Directed by Gurinder Chadha, starring Parminder Nagra, Keira Knightley, Jonathan Rhys Meyers, Anupam Kher, Archie Panjabi and Shaznay Lewis.
Following on from the breakout success of her debut feature 'Bhaji On The Beach', former BBC newsreporter Gurinder Chadha continues the fusion of British and Indian cultures and looks set to continue her rise through the ranks of British cinema directors with 'Bend It Like Beckham'. A lightweight but instantly likeable romp, this is another 'East Is East' – and like a good Indian meal, will satisfy without leaving you feeling too full.
The film follows the fortunes of soccer-mad Jess (Nagra) and Jules (Knightley). The latter's quintessentially English background proves no obstacle to her pursuit of her dream of becoming a professional footballer in the US, while Jess' Indian heritage forbids her to play competitively and forces her to settle for sporadic kickabouts in the park and daydreaming about David Beckham – in a footballing sense, of course. Football brings the girls together, and soon the two are playing for local girls' side Hounslow Harriers under the guidance of young coach Joe (Rhys Meyers). But things never run smoothly, and Jess' insistence on following her heart has drastic repercussions not only for herself, but also for her parents, her coach and Jules – not to mention her soon-to-be-married sister Pinky (Panjabi).
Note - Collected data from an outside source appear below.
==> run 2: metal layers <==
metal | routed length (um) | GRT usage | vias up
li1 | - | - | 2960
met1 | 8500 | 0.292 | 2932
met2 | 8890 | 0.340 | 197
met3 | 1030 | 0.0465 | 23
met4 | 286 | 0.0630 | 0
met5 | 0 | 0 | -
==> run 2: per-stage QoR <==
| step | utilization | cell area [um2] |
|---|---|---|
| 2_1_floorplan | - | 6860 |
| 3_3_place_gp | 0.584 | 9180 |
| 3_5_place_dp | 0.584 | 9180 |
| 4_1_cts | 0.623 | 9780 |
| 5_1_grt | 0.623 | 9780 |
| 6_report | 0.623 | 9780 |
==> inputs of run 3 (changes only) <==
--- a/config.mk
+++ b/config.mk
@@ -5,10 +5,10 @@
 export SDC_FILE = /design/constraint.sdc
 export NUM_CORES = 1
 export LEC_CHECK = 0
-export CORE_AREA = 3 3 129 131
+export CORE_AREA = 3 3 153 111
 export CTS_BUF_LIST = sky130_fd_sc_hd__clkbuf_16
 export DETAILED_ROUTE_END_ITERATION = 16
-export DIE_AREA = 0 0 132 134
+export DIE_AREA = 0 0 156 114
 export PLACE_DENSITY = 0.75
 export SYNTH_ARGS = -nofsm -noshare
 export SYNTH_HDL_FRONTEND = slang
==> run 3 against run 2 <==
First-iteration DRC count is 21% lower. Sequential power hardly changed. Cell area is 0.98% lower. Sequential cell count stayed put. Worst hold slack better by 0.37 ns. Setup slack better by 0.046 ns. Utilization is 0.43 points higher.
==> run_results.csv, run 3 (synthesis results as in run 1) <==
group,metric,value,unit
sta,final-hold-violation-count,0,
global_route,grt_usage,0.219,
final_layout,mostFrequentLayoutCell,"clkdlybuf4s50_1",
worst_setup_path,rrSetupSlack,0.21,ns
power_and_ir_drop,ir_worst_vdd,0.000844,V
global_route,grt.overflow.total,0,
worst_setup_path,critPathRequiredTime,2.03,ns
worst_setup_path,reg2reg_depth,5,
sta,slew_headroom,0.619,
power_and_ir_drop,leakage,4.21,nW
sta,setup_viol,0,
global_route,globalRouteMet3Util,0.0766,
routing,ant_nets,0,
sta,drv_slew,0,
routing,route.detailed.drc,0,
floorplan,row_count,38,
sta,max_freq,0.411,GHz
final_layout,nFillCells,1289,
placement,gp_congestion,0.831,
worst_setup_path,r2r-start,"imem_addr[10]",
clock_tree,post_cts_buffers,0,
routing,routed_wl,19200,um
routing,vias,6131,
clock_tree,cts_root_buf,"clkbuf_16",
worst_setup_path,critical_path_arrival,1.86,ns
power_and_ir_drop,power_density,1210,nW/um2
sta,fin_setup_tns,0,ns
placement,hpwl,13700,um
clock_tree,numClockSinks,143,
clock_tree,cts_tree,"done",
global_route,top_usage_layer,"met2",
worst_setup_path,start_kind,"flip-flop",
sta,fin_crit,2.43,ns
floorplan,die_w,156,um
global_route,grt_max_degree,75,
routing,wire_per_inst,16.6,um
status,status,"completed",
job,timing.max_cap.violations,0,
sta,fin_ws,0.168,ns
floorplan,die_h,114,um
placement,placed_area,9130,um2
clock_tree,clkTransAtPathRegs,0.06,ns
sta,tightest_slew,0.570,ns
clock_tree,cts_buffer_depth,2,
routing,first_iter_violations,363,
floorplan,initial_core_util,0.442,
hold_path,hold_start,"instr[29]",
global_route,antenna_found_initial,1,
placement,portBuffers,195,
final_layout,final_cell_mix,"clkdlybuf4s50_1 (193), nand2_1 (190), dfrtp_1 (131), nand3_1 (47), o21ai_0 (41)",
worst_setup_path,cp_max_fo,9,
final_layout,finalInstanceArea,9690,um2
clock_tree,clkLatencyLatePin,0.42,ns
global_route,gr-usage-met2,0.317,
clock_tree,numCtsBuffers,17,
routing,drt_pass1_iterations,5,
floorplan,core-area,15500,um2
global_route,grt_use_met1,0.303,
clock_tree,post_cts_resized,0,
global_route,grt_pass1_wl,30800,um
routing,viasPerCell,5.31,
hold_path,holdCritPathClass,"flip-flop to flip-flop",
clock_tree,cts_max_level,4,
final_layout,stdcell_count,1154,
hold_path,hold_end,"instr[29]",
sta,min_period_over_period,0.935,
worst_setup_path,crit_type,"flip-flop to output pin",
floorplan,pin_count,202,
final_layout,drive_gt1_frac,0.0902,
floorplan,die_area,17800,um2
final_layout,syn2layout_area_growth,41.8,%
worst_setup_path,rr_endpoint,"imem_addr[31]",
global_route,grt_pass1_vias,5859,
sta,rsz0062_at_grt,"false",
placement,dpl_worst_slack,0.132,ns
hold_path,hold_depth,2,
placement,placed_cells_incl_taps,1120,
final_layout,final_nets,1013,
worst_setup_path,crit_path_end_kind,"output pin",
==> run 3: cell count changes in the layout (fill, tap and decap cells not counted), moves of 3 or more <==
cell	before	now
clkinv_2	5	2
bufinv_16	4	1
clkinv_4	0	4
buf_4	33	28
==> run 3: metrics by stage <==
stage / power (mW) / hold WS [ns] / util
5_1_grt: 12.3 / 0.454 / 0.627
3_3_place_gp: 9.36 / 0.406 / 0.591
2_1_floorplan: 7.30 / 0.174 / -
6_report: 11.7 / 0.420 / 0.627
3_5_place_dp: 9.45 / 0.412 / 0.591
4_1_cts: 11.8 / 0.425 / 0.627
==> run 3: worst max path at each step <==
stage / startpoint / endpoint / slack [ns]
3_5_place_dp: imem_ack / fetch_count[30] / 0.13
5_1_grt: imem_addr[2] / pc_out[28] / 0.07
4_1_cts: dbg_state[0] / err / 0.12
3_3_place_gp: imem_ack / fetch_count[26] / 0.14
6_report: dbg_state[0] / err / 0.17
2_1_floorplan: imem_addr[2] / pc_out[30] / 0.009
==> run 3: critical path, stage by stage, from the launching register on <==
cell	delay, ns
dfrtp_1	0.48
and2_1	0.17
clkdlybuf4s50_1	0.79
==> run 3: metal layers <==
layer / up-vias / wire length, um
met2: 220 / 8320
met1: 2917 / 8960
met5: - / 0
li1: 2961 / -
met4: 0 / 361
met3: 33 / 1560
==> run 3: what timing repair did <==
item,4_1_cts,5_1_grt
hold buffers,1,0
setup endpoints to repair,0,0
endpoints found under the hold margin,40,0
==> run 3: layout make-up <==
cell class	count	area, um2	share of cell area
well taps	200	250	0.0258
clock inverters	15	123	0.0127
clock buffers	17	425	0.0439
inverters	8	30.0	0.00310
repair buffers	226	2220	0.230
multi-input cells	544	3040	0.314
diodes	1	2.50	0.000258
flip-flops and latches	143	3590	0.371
The short synopsis that a movie review allows doesn't do justice to the various levels on which 'Bend It Like Beckham' works. Ostensibly about one girl's struggle to overcome familial opposition to achieve her dream, the film also brings into play some of the other tried and trusted ingredients – comedy and, of course, romance. Chadra handles all of these ingredients well, while her biggest triumph lies in the performances she elicits from Knightley, and in particular the sparkling revelation that is Nagra. Elsewhere, Shaheen Khan and Bollywood veteran Anupam Kher are excellent as Jess' strict but loving parents, Juliet Stevenson is a howl as Jules' prissy mother, while only Ireland's Jonathan Rhys Meyers (eerily robotic – isn't T3 coming up?) lets the ensemble down.
There's no dramatic gravitas, no emotional punch or lasting legacy about 'Bend It Like Beckham', and this, effectively, is what gives it its winning formula. It never tries too hard to please, never deigns for obvious laughs and it always manages to keep sight of what it wants to do and how it wants to do it. It won't win the title, but it should easily qualify for Europe.